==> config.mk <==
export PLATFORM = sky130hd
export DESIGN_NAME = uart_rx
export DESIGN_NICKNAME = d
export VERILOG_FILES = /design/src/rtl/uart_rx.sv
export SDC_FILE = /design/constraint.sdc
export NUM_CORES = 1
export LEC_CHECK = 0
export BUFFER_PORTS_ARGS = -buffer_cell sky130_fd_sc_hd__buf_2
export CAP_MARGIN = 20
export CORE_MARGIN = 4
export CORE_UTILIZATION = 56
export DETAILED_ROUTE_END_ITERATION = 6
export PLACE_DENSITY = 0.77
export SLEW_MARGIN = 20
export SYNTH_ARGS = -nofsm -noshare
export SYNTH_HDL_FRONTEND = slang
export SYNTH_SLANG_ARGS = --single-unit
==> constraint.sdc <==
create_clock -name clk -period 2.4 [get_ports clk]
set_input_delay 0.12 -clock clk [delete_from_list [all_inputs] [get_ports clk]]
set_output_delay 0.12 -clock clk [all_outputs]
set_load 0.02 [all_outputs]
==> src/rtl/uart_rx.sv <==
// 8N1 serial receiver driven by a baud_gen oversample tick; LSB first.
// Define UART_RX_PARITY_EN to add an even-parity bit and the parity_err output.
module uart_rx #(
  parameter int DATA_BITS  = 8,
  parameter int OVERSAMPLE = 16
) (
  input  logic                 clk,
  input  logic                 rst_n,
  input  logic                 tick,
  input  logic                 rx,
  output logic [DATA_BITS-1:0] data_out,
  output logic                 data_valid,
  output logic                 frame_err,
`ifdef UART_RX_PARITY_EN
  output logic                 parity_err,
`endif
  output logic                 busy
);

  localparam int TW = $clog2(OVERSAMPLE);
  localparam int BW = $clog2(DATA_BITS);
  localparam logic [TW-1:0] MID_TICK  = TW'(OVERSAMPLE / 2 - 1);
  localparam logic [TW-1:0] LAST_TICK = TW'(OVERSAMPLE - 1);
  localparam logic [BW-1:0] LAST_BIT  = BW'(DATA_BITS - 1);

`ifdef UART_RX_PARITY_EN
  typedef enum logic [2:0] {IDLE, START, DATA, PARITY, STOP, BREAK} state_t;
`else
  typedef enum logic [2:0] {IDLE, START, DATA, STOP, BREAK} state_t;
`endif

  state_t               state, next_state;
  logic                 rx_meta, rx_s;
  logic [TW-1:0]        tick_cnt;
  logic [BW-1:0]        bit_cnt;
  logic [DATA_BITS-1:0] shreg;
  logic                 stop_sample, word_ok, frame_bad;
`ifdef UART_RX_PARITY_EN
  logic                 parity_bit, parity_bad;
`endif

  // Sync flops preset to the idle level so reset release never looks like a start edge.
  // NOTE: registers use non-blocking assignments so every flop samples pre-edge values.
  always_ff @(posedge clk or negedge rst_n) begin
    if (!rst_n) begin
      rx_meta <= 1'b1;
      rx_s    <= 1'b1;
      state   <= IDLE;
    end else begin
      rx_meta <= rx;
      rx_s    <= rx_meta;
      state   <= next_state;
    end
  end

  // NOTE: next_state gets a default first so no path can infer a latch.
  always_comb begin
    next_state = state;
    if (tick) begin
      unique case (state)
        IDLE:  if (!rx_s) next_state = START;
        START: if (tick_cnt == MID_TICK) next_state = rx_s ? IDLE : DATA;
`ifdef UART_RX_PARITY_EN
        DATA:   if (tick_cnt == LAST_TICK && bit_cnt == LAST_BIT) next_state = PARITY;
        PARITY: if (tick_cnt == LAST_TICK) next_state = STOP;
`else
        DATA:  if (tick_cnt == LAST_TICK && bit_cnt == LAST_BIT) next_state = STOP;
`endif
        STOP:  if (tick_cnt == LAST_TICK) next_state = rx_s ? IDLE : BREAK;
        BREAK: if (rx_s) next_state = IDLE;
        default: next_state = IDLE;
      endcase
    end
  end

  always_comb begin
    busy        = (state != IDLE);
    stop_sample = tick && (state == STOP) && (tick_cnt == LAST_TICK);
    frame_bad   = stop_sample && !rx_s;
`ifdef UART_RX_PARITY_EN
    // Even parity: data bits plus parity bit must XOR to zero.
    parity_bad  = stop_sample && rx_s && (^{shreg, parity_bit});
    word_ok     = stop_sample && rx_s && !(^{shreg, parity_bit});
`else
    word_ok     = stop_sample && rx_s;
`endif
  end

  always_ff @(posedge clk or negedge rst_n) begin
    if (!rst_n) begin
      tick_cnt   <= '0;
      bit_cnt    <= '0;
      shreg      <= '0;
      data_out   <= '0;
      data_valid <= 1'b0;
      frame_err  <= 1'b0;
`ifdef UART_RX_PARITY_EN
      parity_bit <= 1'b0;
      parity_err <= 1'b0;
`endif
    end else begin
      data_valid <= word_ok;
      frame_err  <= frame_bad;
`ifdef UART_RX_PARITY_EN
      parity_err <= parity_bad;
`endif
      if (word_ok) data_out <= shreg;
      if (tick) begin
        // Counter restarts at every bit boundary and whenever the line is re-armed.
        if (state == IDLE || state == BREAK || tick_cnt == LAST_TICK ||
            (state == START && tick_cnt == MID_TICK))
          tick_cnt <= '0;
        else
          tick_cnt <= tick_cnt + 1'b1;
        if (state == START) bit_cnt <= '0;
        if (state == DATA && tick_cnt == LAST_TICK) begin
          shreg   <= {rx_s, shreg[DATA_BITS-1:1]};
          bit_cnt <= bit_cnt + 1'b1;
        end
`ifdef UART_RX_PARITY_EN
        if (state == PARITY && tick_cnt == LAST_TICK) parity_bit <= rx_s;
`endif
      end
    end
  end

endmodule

______________________________

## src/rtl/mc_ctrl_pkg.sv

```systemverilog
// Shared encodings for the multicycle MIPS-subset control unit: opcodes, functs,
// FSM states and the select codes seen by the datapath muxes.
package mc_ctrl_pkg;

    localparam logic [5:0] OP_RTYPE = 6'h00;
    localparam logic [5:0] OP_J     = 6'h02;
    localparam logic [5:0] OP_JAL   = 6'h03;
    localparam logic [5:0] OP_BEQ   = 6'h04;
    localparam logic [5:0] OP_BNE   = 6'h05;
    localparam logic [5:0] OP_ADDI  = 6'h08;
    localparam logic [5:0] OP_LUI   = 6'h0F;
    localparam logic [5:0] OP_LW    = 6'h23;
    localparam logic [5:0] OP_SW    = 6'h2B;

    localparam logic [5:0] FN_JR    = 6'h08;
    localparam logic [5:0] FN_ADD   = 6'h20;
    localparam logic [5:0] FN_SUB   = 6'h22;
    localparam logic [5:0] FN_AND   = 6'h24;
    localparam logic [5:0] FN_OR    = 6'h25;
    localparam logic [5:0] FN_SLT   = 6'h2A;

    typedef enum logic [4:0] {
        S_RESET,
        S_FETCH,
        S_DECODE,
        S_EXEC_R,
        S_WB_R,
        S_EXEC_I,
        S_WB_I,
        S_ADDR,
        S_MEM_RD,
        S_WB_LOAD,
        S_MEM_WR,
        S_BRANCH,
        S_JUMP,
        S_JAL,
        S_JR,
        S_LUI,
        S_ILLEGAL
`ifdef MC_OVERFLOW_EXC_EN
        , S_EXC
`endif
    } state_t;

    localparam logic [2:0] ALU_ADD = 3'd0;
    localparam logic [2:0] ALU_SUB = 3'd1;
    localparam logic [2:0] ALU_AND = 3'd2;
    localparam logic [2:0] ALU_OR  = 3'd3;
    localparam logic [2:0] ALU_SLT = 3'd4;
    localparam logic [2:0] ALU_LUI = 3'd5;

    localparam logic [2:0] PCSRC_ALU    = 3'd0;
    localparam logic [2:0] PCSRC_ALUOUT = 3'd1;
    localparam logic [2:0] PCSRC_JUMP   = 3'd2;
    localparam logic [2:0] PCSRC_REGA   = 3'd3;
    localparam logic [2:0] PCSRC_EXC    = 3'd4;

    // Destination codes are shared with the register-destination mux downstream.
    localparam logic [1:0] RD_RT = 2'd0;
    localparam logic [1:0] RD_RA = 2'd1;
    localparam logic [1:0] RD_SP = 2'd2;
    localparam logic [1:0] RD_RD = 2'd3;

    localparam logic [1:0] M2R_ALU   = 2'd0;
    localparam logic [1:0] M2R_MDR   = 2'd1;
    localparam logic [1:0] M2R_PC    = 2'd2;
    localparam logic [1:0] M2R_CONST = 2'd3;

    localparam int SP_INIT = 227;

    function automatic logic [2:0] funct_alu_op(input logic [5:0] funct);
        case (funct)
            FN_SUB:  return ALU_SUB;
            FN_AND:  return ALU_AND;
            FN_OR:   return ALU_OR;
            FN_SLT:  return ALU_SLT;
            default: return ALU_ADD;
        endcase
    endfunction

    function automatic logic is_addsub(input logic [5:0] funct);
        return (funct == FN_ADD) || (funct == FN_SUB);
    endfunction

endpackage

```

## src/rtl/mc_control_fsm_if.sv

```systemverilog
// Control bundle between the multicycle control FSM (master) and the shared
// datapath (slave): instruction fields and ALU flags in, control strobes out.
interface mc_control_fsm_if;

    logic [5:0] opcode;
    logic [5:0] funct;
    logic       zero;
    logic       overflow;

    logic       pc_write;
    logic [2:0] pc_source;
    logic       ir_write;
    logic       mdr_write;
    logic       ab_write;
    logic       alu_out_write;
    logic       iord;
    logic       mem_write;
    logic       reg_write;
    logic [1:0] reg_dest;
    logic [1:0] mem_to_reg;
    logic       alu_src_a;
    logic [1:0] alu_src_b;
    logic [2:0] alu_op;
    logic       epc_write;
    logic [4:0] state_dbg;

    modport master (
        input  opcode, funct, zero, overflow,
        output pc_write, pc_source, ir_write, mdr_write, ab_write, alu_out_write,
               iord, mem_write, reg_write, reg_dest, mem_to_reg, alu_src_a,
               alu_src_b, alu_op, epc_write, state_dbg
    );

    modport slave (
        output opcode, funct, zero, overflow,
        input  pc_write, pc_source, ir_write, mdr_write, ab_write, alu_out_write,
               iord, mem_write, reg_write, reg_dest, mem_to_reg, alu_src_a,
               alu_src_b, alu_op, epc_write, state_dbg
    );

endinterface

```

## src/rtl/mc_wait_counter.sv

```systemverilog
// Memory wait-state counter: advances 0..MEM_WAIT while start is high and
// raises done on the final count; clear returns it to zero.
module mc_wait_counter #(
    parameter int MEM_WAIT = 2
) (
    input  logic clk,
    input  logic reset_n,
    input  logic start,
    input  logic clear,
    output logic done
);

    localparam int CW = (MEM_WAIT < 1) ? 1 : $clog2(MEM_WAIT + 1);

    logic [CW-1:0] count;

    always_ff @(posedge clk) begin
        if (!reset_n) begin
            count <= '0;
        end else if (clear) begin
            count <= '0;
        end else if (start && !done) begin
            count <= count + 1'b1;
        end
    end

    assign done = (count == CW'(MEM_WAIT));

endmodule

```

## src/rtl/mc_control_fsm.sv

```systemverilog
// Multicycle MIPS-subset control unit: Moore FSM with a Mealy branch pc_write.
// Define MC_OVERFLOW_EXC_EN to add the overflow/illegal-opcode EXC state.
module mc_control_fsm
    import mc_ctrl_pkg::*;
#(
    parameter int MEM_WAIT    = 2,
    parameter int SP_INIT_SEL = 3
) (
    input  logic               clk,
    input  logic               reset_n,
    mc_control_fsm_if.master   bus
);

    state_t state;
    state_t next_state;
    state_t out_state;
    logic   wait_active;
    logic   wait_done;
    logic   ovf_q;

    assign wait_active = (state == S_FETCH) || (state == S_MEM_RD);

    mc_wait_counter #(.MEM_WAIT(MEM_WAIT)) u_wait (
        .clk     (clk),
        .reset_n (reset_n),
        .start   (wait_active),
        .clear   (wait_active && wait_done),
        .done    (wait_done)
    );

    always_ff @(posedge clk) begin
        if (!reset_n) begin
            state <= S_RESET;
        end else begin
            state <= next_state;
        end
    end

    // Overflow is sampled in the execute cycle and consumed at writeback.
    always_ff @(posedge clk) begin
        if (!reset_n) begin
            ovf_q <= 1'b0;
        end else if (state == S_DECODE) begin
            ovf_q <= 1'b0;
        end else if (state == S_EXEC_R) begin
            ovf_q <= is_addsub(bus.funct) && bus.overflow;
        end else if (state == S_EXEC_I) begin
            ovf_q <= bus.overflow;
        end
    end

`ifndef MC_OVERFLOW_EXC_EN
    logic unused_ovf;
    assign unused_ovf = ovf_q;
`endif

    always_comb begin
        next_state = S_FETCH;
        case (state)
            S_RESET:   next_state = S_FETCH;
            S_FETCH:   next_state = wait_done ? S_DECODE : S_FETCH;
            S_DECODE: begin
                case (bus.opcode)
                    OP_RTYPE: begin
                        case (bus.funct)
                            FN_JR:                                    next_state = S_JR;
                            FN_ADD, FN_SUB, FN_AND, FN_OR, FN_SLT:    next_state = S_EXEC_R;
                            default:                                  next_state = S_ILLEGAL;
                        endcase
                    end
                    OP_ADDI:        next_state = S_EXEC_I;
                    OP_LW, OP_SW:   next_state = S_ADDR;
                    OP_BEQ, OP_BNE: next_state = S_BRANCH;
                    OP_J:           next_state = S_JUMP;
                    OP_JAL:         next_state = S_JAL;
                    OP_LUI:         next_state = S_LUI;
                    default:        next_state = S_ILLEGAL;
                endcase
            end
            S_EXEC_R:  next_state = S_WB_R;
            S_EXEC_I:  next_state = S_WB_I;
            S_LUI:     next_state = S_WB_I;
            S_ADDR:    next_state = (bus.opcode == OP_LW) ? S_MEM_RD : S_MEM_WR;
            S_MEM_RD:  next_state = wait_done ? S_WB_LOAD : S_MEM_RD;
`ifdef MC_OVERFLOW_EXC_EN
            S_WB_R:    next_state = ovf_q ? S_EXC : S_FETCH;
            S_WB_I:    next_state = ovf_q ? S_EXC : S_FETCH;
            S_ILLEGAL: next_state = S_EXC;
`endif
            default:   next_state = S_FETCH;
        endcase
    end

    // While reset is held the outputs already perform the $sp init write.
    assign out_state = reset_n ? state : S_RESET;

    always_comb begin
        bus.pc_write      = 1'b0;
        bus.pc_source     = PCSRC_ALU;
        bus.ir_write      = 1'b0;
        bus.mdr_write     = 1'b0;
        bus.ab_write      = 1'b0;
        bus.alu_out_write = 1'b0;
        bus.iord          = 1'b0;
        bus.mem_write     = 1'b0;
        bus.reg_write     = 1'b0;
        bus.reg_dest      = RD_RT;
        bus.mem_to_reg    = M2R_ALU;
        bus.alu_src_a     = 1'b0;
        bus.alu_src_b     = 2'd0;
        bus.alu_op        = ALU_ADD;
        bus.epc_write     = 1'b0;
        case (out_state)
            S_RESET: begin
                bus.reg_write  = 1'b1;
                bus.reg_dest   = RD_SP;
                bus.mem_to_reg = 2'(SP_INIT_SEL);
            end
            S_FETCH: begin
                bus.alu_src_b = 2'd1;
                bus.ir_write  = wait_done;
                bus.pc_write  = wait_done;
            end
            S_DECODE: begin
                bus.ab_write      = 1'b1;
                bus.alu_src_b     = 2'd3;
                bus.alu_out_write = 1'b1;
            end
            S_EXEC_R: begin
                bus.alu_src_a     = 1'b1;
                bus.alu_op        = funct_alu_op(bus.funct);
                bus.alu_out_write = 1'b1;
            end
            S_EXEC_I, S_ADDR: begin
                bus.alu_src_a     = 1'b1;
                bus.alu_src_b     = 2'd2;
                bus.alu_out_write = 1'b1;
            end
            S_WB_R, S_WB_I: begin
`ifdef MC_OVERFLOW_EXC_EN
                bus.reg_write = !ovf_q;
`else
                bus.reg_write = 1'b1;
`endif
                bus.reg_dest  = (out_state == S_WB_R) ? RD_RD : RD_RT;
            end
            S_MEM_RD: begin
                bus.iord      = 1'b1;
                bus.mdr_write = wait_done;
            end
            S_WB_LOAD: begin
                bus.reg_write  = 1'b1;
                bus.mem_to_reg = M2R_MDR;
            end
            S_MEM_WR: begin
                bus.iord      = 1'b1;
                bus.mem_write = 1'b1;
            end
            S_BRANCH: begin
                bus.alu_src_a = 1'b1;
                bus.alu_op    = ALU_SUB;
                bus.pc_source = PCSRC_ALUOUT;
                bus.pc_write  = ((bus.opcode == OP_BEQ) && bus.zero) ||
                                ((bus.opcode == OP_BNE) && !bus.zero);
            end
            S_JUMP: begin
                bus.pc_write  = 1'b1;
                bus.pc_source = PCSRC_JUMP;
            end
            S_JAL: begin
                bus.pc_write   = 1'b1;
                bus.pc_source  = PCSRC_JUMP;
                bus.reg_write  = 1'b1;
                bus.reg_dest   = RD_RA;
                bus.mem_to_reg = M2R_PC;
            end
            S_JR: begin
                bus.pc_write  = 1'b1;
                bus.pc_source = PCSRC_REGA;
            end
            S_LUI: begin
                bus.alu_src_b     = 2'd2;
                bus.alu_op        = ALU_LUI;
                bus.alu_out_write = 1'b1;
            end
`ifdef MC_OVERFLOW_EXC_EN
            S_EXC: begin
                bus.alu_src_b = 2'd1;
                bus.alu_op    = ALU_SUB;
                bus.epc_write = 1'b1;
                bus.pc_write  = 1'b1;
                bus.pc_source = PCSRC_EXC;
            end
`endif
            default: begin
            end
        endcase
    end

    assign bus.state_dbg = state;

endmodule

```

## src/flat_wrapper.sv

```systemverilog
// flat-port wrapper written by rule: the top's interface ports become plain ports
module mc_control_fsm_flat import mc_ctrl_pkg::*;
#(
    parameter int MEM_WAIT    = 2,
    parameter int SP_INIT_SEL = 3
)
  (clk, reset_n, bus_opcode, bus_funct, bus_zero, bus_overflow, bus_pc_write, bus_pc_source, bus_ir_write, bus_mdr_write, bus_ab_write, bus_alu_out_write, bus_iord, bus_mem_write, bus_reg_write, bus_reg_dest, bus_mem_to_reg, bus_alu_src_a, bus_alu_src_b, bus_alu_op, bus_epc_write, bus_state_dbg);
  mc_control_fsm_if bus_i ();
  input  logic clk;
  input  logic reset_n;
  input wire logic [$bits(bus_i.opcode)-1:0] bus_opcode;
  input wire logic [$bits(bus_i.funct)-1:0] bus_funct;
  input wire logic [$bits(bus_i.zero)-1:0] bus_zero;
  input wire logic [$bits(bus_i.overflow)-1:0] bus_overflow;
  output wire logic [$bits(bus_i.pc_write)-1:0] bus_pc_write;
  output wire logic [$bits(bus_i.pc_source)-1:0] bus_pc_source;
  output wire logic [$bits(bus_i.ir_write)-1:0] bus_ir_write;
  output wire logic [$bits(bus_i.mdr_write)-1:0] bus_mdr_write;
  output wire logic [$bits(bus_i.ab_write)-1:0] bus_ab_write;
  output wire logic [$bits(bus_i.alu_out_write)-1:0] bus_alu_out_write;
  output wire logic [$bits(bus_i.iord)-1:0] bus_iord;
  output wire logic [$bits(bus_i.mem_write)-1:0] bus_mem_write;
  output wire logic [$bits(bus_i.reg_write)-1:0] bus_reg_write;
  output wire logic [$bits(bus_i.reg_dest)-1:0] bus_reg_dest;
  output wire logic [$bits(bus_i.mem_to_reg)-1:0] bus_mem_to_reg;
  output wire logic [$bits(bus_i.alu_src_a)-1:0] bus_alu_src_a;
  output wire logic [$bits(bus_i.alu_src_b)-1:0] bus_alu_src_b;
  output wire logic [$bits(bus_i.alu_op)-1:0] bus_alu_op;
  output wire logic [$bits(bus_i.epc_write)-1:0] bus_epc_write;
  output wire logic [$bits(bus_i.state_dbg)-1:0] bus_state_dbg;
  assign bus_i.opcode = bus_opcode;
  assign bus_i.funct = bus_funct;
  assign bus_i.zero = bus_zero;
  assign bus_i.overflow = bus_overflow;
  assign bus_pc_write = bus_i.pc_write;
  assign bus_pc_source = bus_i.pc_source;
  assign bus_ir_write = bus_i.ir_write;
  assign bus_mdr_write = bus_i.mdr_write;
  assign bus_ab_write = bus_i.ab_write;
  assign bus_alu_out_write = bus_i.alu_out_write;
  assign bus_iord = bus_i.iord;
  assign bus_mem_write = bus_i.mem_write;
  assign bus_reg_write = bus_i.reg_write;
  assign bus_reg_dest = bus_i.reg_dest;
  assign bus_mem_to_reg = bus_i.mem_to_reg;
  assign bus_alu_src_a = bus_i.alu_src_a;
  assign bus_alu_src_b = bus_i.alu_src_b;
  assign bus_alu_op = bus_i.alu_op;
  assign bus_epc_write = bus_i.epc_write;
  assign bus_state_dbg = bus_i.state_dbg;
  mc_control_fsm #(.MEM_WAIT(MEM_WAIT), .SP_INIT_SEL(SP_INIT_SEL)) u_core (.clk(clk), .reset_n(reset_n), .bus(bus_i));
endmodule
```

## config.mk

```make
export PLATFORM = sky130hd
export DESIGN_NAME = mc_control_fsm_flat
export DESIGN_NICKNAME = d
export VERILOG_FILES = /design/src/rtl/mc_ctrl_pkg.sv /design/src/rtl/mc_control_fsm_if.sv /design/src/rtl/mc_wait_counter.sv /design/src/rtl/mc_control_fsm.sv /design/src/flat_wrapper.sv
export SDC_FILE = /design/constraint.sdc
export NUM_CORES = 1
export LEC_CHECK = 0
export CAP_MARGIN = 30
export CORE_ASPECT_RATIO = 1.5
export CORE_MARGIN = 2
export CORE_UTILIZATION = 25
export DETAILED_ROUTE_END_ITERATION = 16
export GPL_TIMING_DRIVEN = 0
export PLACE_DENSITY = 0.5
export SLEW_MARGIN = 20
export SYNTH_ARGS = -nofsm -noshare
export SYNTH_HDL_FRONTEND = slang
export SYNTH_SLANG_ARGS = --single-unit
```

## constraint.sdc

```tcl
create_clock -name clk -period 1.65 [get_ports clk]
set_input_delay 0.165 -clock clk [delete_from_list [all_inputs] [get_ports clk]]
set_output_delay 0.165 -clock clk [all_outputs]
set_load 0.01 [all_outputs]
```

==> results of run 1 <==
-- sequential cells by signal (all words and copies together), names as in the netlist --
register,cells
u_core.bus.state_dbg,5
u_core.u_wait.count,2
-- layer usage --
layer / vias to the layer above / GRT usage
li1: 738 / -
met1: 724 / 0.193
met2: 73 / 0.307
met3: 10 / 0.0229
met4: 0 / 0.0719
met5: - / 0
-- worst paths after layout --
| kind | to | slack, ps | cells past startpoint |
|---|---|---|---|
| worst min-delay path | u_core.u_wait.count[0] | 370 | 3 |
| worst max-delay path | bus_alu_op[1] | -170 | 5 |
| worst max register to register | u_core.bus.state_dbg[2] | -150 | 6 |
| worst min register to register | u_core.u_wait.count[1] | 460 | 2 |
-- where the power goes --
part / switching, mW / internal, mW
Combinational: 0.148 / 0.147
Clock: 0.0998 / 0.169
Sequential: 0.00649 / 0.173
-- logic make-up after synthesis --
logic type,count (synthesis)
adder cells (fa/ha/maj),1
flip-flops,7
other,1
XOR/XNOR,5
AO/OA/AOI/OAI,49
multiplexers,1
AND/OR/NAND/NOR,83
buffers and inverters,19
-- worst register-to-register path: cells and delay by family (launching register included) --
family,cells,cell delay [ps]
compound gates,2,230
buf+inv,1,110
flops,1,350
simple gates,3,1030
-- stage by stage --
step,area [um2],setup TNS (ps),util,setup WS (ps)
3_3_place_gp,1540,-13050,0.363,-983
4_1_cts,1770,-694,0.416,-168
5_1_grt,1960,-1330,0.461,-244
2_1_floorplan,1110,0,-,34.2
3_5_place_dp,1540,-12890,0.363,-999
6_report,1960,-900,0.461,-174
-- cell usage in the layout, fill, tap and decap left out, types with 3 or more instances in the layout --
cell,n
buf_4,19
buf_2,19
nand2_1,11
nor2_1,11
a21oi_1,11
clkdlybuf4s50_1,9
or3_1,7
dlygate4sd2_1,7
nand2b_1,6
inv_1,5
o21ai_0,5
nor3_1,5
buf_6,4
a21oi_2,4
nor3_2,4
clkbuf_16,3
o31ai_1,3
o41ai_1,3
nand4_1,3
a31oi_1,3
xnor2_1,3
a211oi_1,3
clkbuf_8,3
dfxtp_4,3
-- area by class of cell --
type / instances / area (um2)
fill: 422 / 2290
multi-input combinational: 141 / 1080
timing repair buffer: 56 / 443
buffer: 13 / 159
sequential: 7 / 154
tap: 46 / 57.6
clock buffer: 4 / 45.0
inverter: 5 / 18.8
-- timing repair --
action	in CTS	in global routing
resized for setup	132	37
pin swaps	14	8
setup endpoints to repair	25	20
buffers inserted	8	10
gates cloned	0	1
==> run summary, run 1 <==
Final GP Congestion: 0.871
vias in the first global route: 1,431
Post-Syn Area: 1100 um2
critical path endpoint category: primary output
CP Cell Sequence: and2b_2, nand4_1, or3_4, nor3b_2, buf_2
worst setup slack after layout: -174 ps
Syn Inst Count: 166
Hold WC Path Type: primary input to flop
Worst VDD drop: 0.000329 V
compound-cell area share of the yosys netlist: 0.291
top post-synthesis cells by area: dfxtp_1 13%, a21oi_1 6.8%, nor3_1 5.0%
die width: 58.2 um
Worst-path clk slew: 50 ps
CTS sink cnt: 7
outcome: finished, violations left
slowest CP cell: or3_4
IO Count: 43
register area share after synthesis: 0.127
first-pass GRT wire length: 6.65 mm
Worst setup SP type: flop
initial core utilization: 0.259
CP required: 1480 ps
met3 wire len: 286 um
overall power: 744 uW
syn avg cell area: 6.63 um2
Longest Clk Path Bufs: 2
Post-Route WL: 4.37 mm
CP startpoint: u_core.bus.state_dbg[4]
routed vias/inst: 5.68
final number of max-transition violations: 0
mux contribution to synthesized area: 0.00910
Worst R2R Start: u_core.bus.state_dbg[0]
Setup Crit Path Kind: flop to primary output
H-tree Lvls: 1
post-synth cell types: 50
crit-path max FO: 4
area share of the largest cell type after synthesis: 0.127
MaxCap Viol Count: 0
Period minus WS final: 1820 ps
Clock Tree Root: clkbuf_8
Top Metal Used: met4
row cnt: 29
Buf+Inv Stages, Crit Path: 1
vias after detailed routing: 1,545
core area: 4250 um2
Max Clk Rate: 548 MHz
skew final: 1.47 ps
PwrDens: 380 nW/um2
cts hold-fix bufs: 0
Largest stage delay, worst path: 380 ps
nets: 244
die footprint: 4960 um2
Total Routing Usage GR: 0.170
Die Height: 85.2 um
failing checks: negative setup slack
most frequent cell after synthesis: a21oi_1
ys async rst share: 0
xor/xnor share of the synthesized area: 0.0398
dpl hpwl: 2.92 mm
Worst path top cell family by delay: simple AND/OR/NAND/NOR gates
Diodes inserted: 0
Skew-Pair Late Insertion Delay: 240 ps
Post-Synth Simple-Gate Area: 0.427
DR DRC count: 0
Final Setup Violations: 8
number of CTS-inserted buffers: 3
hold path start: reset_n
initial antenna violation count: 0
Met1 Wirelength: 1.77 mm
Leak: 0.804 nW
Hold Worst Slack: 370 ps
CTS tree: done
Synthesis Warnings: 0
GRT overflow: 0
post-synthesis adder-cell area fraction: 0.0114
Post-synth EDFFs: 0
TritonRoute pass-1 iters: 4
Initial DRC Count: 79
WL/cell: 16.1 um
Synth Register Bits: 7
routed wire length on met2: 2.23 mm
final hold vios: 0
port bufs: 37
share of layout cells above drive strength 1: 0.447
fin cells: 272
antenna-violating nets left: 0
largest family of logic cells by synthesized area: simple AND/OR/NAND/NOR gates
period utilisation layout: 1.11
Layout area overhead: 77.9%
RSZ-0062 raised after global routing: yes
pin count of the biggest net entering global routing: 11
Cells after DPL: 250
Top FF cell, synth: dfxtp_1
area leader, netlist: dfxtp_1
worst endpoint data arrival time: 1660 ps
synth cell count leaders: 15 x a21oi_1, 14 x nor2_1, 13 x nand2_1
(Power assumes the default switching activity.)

______________________________

**Description of the task**
Above are the records. Copy the lines beginning at the one that has "IO Count: 43" and ending with the one that has "Synth Register Bits: 7", unchanged.

**Problem solution**
IO Count: 43
register area share after synthesis: 0.127
first-pass GRT wire length: 6.65 mm
Worst setup SP type: flop
initial core utilization: 0.259
CP required: 1480 ps
met3 wire len: 286 um
overall power: 744 uW
syn avg cell area: 6.63 um2
Longest Clk Path Bufs: 2
Post-Route WL: 4.37 mm
CP startpoint: u_core.bus.state_dbg[4]
routed vias/inst: 5.68
final number of max-transition violations: 0
mux contribution to synthesized area: 0.00910
Worst R2R Start: u_core.bus.state_dbg[0]
Setup Crit Path Kind: flop to primary output
H-tree Lvls: 1
post-synth cell types: 50
crit-path max FO: 4
area share of the largest cell type after synthesis: 0.127
MaxCap Viol Count: 0
Period minus WS final: 1820 ps
Clock Tree Root: clkbuf_8
Top Metal Used: met4
row cnt: 29
Buf+Inv Stages, Crit Path: 1
vias after detailed routing: 1,545
core area: 4250 um2
Max Clk Rate: 548 MHz
skew final: 1.47 ps
PwrDens: 380 nW/um2
cts hold-fix bufs: 0
Largest stage delay, worst path: 380 ps
nets: 244
die footprint: 4960 um2
Total Routing Usage GR: 0.170
Die Height: 85.2 um
failing checks: negative setup slack
most frequent cell after synthesis: a21oi_1
ys async rst share: 0
xor/xnor share of the synthesized area: 0.0398
dpl hpwl: 2.92 mm
Worst path top cell family by delay: simple AND/OR/NAND/NOR gates
Diodes inserted: 0
Skew-Pair Late Insertion Delay: 240 ps
Post-Synth Simple-Gate Area: 0.427
DR DRC count: 0
Final Setup Violations: 8
number of CTS-inserted buffers: 3
hold path start: reset_n
initial antenna violation count: 0
Met1 Wirelength: 1.77 mm
Leak: 0.804 nW
Hold Worst Slack: 370 ps
CTS tree: done
Synthesis Warnings: 0
GRT overflow: 0
post-synthesis adder-cell area fraction: 0.0114
Post-synth EDFFs: 0
TritonRoute pass-1 iters: 4
Initial DRC Count: 79
WL/cell: 16.1 um
Synth Register Bits: 7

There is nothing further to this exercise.